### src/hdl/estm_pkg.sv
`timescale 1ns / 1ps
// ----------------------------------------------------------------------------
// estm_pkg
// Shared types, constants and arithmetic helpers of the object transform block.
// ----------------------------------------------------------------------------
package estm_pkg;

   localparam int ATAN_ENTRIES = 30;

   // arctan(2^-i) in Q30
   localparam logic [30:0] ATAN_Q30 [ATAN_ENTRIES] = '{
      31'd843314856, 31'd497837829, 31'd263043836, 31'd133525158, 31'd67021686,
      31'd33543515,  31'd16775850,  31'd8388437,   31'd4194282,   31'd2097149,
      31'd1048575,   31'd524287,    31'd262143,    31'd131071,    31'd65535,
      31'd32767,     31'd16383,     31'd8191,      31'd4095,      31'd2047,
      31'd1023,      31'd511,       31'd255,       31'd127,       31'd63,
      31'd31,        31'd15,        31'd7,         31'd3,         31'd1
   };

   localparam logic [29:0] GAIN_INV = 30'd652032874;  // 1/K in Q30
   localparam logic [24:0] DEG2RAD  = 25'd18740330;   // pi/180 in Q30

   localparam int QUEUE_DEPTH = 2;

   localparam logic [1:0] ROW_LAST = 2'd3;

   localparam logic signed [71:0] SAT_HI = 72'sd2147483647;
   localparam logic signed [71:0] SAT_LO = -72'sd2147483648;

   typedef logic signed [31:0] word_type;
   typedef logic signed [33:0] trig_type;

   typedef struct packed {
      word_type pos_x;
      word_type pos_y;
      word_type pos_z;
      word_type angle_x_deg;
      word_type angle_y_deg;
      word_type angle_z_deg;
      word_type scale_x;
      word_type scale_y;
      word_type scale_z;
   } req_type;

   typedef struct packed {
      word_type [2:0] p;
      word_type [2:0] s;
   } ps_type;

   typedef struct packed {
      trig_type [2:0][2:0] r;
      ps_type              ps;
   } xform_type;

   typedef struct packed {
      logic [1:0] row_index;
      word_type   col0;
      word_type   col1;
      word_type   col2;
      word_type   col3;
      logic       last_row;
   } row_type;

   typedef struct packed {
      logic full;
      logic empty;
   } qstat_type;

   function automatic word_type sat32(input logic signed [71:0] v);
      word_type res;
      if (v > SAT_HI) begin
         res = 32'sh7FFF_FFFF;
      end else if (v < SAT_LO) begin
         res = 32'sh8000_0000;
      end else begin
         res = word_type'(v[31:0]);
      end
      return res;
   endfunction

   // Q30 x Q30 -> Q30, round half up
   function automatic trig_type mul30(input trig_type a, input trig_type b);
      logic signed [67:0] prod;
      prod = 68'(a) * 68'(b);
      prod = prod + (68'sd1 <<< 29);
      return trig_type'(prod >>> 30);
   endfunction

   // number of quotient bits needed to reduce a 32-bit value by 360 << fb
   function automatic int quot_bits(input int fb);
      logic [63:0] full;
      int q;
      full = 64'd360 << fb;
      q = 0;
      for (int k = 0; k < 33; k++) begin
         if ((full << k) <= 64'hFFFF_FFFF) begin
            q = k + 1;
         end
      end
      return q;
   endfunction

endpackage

* * *

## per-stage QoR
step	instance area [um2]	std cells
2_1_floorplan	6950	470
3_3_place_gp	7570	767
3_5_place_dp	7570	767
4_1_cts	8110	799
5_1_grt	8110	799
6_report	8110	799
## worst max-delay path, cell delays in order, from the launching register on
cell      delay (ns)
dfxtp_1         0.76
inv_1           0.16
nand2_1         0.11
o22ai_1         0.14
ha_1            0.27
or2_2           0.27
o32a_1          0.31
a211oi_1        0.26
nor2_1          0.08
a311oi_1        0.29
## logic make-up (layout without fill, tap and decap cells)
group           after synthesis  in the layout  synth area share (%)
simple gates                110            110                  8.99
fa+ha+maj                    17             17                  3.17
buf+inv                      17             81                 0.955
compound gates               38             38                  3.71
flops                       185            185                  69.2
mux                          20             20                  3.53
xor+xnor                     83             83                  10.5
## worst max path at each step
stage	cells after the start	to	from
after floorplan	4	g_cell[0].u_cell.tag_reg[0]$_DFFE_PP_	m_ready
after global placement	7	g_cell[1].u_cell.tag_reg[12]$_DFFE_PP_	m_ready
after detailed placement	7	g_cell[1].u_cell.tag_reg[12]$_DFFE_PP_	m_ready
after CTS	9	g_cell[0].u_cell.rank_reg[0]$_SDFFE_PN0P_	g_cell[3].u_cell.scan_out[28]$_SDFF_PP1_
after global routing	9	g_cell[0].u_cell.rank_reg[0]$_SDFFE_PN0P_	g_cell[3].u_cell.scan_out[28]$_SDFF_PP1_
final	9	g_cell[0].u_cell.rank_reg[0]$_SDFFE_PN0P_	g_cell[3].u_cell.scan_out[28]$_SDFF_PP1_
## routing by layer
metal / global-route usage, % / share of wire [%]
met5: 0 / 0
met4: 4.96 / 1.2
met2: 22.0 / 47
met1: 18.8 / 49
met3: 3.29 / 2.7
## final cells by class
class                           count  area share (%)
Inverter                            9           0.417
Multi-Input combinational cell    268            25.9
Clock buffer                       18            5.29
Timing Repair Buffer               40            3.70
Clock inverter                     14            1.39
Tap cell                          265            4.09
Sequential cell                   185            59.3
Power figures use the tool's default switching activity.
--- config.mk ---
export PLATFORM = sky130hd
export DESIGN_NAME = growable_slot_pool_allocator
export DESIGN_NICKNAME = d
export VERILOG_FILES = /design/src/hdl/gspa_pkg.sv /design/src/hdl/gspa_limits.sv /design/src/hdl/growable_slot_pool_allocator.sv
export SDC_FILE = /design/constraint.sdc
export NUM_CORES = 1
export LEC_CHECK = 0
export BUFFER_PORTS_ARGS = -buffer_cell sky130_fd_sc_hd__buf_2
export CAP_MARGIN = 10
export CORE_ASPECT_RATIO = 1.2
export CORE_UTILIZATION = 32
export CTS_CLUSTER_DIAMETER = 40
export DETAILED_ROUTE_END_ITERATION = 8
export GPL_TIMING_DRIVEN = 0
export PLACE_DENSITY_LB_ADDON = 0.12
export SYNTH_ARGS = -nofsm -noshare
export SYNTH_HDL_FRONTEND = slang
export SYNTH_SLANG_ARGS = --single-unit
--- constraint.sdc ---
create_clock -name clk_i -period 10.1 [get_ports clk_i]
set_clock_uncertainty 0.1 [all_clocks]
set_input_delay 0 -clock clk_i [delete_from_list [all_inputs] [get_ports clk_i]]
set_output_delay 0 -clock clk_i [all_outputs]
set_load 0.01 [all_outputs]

* * *

§ **WORK INSTRUCTION**: Tell how many lines of the listing contain the string "after", giving the number without any other words.

§ **EXERCISE RESPONSE**: 7